WORK TASK: Only the lines that hold "usage" should be in the answer, each copied from the data below.
=== Begin Enclosure ===
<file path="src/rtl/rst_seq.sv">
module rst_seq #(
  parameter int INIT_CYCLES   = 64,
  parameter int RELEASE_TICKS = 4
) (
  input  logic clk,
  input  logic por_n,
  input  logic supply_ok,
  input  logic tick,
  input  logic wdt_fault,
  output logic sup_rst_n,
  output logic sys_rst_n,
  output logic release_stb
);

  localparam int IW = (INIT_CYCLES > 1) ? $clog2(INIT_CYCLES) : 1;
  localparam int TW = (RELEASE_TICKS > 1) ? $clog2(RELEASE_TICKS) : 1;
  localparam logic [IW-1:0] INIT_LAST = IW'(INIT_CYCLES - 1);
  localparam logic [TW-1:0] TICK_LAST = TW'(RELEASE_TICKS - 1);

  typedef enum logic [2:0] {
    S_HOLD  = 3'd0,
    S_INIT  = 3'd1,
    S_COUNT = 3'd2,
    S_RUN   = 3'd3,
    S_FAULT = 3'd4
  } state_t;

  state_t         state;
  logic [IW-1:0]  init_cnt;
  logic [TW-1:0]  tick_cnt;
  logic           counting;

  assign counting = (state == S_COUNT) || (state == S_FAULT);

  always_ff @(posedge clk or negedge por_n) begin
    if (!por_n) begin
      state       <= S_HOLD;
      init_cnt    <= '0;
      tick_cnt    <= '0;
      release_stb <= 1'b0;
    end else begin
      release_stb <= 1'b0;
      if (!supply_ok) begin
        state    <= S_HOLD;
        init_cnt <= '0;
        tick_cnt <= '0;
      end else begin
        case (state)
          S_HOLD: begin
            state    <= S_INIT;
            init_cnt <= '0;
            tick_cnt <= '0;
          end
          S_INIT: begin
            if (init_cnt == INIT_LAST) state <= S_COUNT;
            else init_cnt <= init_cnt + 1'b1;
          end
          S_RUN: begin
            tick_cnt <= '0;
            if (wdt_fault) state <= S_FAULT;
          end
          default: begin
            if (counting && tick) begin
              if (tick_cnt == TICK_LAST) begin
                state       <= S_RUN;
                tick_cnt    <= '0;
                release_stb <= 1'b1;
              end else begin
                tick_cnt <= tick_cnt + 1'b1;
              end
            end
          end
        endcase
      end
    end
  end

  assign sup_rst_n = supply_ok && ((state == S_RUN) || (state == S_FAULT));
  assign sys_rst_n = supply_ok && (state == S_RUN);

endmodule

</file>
=== End Enclosure ===
=== Begin Enclosure ===
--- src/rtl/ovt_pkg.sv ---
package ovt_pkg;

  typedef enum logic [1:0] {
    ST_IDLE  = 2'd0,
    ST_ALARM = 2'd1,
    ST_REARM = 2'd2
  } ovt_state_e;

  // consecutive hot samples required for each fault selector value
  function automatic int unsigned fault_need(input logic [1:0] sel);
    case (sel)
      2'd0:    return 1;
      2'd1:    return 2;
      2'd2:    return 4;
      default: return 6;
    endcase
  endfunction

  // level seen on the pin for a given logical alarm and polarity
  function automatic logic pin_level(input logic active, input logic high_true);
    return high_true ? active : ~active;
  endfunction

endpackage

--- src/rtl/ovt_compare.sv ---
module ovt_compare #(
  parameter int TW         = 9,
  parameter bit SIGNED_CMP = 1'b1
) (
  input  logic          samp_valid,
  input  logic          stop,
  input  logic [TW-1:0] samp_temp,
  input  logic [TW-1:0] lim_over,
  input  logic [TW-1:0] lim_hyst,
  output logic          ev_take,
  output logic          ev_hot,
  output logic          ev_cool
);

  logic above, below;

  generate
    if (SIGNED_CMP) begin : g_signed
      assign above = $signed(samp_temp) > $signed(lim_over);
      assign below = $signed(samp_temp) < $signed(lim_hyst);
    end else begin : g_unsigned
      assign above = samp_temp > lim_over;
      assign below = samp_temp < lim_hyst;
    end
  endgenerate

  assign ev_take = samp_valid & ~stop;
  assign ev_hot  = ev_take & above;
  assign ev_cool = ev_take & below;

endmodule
=== End Enclosure ===
=== Begin Enclosure ===
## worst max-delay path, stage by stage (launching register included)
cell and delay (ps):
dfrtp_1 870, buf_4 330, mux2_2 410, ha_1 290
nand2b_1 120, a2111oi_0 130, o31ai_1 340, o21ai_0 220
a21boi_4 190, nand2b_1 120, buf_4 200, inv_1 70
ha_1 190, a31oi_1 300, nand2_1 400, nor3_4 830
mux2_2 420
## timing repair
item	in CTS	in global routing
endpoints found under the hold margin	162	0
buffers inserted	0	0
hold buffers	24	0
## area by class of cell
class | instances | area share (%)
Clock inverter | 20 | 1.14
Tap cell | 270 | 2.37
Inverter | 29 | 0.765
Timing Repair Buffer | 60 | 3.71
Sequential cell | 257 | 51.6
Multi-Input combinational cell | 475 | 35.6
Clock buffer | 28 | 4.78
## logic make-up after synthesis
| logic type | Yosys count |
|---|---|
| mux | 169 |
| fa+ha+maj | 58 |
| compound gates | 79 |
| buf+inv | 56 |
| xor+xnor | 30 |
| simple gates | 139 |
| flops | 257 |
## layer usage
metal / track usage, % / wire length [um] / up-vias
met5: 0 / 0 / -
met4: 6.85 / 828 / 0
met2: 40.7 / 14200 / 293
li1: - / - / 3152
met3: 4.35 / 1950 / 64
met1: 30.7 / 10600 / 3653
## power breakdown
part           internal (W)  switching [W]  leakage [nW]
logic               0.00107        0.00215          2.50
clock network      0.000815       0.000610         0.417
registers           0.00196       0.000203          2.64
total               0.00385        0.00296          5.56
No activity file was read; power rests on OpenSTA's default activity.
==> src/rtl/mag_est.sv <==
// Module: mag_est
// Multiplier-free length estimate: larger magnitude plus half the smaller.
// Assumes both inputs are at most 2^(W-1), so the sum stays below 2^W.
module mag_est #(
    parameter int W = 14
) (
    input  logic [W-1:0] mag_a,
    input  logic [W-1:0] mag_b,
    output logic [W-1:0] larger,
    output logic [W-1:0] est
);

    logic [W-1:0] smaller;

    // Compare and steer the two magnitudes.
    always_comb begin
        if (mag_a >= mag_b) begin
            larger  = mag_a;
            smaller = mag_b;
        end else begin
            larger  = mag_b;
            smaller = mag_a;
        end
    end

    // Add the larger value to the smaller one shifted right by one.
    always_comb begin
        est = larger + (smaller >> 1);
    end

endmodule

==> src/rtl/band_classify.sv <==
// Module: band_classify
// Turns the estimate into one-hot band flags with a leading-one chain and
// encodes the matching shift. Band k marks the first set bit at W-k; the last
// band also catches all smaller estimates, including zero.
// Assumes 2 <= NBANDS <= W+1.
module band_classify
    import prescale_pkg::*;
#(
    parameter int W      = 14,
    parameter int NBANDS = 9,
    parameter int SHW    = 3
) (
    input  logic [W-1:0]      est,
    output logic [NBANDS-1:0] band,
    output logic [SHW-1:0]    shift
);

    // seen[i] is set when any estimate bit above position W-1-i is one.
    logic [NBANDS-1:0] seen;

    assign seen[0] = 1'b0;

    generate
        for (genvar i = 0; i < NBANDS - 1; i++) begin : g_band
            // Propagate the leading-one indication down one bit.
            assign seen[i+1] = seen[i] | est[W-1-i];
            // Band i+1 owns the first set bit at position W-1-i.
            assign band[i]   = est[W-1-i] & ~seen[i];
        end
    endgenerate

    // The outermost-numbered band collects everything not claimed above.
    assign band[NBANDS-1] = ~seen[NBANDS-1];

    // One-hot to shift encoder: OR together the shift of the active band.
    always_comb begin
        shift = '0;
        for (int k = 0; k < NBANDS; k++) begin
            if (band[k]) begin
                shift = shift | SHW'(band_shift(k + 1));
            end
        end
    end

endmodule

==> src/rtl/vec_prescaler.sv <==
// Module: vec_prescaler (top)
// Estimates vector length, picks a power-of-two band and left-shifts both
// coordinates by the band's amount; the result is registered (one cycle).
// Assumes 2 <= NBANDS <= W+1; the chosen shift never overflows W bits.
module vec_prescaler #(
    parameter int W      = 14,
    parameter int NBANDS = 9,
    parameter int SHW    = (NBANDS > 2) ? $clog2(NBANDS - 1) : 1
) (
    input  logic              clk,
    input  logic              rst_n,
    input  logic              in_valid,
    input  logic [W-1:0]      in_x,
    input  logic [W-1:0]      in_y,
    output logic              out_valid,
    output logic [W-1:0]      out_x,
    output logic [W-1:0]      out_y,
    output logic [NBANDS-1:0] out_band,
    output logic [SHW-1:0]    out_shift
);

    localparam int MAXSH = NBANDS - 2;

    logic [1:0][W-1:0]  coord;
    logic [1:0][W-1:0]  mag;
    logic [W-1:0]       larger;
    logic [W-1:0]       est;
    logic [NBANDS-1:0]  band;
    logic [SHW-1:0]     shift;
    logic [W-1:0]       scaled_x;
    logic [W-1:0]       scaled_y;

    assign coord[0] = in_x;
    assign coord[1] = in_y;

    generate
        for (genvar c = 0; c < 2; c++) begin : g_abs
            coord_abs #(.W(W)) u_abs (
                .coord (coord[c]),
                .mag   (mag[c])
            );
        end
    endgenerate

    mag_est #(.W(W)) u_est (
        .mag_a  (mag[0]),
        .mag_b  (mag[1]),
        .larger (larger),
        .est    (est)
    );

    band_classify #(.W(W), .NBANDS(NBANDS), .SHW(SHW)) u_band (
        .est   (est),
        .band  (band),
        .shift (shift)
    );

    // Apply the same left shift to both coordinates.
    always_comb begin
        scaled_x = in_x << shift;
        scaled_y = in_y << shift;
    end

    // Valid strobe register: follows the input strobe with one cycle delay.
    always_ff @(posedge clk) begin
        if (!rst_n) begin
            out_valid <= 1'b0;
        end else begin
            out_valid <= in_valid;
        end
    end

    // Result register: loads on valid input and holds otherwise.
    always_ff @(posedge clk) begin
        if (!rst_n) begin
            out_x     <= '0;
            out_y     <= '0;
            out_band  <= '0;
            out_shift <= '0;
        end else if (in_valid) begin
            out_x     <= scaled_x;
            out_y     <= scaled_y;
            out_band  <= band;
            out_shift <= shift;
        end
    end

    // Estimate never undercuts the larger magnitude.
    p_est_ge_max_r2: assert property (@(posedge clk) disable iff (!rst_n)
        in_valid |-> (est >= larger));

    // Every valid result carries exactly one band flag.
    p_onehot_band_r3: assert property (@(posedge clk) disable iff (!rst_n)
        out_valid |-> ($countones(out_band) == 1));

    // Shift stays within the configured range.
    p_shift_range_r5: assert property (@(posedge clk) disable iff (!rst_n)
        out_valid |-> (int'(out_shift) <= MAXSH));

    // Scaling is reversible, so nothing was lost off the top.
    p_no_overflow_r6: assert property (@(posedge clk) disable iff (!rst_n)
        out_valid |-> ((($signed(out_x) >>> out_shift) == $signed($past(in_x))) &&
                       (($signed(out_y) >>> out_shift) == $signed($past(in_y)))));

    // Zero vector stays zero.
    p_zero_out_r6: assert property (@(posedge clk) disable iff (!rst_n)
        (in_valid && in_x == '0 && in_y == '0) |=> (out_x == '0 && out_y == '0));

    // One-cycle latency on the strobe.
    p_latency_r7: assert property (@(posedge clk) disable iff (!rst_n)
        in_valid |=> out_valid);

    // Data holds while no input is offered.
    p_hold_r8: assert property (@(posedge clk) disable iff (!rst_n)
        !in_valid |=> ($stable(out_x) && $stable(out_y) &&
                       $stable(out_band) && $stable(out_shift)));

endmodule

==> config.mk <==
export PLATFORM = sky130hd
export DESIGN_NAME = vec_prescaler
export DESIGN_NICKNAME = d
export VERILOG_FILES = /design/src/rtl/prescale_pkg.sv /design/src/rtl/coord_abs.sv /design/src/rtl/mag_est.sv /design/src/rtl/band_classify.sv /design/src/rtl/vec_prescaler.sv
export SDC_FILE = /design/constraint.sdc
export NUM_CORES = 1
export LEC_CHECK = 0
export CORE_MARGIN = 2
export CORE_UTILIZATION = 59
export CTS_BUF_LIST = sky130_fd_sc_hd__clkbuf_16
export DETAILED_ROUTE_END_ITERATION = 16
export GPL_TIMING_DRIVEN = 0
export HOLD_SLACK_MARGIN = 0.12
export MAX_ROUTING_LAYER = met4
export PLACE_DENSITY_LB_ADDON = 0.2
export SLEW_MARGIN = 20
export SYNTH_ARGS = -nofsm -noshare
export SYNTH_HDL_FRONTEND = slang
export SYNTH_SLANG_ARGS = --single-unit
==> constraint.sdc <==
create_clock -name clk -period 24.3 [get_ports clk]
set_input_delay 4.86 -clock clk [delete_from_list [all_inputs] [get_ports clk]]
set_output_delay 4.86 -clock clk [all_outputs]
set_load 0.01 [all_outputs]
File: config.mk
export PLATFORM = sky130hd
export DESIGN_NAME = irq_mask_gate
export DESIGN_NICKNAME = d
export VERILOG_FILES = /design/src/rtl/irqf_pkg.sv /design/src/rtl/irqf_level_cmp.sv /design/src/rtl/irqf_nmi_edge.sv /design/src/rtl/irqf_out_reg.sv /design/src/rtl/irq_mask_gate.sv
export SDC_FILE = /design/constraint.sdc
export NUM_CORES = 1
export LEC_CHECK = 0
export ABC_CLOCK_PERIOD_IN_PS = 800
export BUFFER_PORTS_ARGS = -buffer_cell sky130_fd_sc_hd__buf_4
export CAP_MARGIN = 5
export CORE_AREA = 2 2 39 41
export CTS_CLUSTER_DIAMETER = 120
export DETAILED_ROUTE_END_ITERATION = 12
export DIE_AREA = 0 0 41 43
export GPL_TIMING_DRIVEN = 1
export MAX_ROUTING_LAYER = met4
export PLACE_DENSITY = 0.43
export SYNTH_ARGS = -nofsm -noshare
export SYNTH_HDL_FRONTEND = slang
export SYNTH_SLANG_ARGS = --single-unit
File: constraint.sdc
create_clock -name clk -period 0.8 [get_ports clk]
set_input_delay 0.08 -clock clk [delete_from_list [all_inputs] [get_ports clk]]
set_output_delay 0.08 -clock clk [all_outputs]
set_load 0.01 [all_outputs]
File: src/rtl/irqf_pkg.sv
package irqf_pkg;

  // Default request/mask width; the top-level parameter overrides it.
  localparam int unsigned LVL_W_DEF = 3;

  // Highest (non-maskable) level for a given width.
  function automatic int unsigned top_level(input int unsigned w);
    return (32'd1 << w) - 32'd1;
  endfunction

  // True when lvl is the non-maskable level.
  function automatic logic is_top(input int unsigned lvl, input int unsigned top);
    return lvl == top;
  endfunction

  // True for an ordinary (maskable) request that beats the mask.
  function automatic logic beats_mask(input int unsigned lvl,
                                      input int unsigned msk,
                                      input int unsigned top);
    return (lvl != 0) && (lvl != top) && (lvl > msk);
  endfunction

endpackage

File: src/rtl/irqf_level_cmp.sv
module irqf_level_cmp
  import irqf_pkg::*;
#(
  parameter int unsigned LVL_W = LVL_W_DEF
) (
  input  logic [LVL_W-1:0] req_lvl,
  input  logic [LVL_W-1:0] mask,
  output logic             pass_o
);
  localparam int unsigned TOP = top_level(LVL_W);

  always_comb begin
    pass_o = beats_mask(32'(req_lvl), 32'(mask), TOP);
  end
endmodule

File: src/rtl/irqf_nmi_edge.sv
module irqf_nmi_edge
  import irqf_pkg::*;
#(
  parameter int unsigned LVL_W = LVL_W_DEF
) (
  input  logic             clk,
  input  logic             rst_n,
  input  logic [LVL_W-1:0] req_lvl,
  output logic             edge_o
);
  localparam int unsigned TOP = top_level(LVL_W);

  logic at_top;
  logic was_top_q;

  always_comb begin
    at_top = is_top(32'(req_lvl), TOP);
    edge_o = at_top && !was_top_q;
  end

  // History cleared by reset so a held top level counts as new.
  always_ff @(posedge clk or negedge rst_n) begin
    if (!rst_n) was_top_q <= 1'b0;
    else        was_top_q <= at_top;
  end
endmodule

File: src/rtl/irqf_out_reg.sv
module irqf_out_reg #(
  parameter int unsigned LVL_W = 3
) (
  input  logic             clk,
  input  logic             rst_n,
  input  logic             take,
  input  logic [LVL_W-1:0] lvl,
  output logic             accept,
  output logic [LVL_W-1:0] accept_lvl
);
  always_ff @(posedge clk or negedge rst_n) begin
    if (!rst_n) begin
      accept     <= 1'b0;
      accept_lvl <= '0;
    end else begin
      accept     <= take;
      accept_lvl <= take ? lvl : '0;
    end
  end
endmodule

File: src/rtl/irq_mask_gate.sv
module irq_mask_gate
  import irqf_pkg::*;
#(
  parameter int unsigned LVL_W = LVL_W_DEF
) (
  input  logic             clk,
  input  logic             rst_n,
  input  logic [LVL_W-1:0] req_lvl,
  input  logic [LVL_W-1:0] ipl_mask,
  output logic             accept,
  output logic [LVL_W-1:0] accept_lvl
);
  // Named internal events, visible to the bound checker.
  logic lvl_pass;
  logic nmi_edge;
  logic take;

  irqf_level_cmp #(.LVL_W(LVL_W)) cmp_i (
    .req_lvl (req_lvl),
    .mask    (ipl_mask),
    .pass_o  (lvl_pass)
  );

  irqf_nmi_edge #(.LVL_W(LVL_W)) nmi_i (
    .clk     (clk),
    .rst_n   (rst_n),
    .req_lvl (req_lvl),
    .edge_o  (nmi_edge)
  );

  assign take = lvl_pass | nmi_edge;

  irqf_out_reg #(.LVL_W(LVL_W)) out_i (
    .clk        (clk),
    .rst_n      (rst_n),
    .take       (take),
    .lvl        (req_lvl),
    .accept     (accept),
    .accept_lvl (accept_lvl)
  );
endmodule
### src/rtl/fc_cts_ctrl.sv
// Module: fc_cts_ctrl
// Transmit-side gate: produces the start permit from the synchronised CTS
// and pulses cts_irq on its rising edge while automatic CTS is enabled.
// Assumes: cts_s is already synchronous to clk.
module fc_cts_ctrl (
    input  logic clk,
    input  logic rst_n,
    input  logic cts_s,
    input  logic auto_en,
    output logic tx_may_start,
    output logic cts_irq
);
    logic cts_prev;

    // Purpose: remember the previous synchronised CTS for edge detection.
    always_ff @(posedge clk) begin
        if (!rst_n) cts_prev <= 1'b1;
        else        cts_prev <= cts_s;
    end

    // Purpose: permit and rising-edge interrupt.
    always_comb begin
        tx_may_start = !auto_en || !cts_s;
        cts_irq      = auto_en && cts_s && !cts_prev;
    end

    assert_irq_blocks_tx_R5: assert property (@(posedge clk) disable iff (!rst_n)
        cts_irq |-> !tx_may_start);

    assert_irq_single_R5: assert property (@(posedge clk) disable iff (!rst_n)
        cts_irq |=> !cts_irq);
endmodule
=== End Enclosure ===
THE ANSWER:
## layer usage
metal / track usage, % / wire length [um] / up-vias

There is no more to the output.